PROBLEM TO SOLVE: Scan the records beneath this line for the line holding "dfrtp_1: 49" and the line holding "6_report | 2.44 | 859 | -1.88 | 1880", then transcribe exactly those two and all lines between.

RECORDED INFORMATION:
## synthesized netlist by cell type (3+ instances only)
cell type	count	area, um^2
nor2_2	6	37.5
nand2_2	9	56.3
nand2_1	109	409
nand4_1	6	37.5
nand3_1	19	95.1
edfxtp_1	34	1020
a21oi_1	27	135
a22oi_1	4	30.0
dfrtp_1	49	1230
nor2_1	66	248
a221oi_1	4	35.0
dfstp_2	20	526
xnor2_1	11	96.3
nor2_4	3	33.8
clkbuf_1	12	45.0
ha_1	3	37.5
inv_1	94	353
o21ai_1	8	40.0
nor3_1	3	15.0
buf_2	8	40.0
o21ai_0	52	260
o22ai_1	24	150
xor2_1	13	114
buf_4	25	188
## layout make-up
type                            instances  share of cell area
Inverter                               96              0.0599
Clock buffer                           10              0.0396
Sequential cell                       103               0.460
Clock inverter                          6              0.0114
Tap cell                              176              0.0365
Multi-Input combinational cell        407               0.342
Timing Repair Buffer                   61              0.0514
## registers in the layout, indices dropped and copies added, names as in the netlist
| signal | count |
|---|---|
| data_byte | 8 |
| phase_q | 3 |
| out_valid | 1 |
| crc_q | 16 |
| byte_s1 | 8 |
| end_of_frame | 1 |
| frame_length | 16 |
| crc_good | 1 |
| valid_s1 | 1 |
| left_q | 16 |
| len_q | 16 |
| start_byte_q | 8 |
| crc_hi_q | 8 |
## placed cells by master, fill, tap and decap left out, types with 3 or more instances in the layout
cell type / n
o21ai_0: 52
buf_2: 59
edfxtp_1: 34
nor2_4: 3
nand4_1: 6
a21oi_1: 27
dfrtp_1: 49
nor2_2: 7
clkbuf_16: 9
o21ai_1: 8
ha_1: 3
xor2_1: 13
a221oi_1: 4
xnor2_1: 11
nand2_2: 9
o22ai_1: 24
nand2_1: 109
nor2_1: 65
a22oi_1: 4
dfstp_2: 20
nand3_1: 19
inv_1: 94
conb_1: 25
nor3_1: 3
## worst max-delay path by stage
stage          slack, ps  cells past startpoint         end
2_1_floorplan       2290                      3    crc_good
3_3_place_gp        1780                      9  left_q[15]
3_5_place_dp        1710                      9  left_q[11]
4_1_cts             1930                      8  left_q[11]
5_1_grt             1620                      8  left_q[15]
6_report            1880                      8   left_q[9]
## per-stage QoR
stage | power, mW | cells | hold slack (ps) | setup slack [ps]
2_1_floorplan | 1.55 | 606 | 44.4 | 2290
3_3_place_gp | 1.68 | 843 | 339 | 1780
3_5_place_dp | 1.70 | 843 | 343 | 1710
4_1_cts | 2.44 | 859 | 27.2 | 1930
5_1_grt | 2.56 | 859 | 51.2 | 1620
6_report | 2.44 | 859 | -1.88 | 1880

--

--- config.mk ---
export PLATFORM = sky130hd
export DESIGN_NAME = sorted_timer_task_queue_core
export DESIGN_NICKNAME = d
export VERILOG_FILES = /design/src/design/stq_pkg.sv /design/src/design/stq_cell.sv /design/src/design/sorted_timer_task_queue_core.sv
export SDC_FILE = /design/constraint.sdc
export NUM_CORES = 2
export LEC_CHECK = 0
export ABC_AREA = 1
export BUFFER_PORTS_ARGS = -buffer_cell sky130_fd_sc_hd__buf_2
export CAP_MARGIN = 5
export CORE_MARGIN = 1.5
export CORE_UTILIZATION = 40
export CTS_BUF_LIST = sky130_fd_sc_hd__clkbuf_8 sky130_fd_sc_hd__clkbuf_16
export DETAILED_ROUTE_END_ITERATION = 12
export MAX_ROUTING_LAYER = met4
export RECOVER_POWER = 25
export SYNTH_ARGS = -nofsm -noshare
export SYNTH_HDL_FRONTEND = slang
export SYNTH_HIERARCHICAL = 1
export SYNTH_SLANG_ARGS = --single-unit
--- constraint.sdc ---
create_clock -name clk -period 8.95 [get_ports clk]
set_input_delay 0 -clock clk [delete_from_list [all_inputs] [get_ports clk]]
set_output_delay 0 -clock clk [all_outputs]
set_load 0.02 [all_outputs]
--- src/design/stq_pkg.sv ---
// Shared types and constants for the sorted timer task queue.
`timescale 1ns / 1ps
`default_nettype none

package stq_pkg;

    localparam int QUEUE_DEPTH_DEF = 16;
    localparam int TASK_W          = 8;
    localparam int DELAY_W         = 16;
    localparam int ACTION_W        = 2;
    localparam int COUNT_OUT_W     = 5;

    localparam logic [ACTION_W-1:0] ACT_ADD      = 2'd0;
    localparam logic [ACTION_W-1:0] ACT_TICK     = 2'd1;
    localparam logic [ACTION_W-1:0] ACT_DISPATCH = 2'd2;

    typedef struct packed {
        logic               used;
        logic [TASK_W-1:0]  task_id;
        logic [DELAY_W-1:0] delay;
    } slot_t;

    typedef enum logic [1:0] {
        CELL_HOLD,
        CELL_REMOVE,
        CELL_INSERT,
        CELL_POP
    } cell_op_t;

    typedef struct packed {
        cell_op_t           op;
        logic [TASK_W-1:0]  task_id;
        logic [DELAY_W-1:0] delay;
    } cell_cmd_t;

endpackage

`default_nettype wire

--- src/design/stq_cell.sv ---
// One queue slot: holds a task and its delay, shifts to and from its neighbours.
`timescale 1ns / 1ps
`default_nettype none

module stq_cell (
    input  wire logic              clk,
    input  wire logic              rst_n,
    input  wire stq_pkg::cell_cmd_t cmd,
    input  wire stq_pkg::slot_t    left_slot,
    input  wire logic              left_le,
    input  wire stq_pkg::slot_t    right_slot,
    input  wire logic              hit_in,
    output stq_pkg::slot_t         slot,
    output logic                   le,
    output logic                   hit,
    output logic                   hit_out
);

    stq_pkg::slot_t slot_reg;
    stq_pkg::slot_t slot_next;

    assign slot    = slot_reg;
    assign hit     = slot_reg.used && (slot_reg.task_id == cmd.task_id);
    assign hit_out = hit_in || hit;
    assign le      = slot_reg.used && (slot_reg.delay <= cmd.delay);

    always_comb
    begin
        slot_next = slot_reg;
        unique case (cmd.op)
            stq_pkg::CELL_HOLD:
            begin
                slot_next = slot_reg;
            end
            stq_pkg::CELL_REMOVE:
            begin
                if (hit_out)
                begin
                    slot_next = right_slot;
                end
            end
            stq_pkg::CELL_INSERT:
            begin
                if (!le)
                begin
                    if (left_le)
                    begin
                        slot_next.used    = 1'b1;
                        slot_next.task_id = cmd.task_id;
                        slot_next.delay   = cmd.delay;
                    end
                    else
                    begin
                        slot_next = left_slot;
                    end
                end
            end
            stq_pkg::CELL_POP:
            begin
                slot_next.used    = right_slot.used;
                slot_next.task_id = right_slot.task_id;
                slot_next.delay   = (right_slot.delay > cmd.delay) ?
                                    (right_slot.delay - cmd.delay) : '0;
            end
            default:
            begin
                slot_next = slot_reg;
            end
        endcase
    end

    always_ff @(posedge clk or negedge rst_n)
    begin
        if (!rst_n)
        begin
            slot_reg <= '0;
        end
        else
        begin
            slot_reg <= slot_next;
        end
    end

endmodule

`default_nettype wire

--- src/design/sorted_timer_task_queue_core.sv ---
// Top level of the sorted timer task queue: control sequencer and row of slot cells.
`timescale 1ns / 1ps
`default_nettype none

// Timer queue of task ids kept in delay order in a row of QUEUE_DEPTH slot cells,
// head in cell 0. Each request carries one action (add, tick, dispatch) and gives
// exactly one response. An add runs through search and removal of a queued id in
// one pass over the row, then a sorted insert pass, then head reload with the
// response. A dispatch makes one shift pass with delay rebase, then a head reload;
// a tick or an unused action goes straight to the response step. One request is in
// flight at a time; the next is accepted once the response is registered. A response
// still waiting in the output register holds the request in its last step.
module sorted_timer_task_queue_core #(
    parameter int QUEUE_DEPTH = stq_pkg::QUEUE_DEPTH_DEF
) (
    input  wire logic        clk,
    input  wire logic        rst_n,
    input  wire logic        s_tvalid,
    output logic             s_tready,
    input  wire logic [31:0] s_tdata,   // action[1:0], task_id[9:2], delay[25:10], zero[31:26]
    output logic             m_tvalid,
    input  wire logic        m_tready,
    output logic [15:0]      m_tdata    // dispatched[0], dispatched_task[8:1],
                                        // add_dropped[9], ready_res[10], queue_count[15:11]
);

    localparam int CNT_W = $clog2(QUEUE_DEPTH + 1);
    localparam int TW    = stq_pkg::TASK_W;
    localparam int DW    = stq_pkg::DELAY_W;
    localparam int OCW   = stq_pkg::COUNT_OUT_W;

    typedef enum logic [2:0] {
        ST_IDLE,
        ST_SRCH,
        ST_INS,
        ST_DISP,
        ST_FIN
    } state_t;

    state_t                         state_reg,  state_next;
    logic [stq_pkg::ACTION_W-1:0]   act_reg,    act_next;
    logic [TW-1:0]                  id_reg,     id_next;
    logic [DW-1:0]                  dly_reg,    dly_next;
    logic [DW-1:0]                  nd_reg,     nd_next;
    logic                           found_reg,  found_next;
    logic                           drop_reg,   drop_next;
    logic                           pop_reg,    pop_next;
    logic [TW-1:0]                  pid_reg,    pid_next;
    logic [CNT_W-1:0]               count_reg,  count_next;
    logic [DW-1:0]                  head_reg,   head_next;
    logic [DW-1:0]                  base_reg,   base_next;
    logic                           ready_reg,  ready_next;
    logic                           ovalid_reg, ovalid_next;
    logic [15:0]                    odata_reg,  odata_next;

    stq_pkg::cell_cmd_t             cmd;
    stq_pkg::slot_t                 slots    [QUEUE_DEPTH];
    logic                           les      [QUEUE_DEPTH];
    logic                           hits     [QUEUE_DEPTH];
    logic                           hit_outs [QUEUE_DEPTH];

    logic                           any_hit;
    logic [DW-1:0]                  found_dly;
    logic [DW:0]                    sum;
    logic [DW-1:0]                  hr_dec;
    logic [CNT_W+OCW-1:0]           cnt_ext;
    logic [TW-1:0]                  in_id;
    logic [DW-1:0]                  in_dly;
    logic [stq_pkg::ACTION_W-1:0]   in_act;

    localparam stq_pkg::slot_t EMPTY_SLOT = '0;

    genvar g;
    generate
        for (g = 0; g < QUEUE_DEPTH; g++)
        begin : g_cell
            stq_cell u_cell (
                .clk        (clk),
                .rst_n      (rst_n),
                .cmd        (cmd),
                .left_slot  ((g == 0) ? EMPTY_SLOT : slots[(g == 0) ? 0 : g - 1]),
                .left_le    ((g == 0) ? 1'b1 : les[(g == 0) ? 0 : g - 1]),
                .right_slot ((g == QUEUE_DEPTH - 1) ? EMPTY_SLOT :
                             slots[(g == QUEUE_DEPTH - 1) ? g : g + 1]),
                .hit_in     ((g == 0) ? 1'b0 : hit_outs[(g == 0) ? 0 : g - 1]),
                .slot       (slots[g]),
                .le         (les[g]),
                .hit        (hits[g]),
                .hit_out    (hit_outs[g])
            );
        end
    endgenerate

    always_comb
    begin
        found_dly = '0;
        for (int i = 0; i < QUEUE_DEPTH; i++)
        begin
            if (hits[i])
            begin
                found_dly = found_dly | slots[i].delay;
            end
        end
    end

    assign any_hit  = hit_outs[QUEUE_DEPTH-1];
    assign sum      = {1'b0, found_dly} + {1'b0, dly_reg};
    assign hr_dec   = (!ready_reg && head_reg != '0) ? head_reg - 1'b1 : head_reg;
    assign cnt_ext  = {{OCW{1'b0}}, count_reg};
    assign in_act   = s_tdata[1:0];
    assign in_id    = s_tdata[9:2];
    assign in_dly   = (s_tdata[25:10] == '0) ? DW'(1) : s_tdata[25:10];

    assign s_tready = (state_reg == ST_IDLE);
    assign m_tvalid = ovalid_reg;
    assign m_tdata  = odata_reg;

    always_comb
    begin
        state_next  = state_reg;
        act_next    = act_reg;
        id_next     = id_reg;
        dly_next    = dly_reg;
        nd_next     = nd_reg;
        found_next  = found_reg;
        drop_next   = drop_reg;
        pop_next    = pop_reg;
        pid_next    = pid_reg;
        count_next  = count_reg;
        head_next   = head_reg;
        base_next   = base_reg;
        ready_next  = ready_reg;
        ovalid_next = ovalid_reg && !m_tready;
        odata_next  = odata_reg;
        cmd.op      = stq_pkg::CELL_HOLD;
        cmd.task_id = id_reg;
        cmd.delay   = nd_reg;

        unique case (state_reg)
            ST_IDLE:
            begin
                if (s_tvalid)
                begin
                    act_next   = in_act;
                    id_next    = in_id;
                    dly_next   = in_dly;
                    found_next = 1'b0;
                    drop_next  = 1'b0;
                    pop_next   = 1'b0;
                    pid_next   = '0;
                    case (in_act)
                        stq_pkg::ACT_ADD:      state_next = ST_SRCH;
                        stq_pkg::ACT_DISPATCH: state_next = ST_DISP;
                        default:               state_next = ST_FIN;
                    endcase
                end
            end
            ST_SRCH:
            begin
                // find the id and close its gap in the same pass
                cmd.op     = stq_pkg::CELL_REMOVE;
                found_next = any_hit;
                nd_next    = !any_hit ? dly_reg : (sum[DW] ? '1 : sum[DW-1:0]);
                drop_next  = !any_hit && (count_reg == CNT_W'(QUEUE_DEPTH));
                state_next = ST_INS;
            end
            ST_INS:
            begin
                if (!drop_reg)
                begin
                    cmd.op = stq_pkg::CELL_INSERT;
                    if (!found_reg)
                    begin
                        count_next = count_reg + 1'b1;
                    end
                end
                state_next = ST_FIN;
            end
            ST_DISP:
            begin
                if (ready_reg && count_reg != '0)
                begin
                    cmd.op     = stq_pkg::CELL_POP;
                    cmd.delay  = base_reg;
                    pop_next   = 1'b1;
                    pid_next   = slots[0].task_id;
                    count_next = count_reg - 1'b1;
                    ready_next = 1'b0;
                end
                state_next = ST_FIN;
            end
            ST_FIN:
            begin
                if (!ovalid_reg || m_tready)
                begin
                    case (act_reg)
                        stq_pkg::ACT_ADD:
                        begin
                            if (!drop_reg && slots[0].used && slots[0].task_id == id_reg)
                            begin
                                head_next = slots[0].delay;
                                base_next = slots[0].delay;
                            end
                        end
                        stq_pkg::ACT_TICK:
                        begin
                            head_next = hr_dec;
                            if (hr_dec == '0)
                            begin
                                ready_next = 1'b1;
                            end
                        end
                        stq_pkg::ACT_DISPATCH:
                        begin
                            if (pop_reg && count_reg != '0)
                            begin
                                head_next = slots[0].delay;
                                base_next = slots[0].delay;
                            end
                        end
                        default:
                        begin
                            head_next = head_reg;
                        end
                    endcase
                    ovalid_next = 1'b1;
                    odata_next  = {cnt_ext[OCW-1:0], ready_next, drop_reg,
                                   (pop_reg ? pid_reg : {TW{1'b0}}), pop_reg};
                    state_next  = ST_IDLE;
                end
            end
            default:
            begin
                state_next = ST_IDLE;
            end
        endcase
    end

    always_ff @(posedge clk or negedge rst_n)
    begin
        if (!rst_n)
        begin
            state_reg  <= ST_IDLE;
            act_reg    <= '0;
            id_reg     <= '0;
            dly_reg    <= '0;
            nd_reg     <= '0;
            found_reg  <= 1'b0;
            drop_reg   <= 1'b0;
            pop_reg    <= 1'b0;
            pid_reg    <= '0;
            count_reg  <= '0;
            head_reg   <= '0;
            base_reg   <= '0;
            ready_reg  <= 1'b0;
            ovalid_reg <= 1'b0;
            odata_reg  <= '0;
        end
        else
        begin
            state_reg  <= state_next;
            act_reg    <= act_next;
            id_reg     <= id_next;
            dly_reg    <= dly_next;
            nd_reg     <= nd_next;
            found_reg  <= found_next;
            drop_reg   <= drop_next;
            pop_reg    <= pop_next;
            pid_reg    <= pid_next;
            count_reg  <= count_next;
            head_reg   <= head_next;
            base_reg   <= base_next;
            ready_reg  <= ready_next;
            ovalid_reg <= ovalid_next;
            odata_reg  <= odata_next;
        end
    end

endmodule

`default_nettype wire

SOLUTION TO THIS PROBLEM:
dfrtp_1: 49
nor2_2: 7
clkbuf_16: 9
o21ai_1: 8
ha_1: 3
xor2_1: 13
a221oi_1: 4
xnor2_1: 11
nand2_2: 9
o22ai_1: 24
nand2_1: 109
nor2_1: 65
a22oi_1: 4
dfstp_2: 20
nand3_1: 19
inv_1: 94
conb_1: 25
nor3_1: 3
## worst max-delay path by stage
stage          slack, ps  cells past startpoint         end
2_1_floorplan       2290                      3    crc_good
3_3_place_gp        1780                      9  left_q[15]
3_5_place_dp        1710                      9  left_q[11]
4_1_cts             1930                      8  left_q[11]
5_1_grt             1620                      8  left_q[15]
6_report            1880                      8   left_q[9]
## per-stage QoR
stage | power, mW | cells | hold slack (ps) | setup slack [ps]
2_1_floorplan | 1.55 | 606 | 44.4 | 2290
3_3_place_gp | 1.68 | 843 | 339 | 1780
3_5_place_dp | 1.70 | 843 | 343 | 1710
4_1_cts | 2.44 | 859 | 27.2 | 1930
5_1_grt | 2.56 | 859 | 51.2 | 1620
6_report | 2.44 | 859 | -1.88 | 1880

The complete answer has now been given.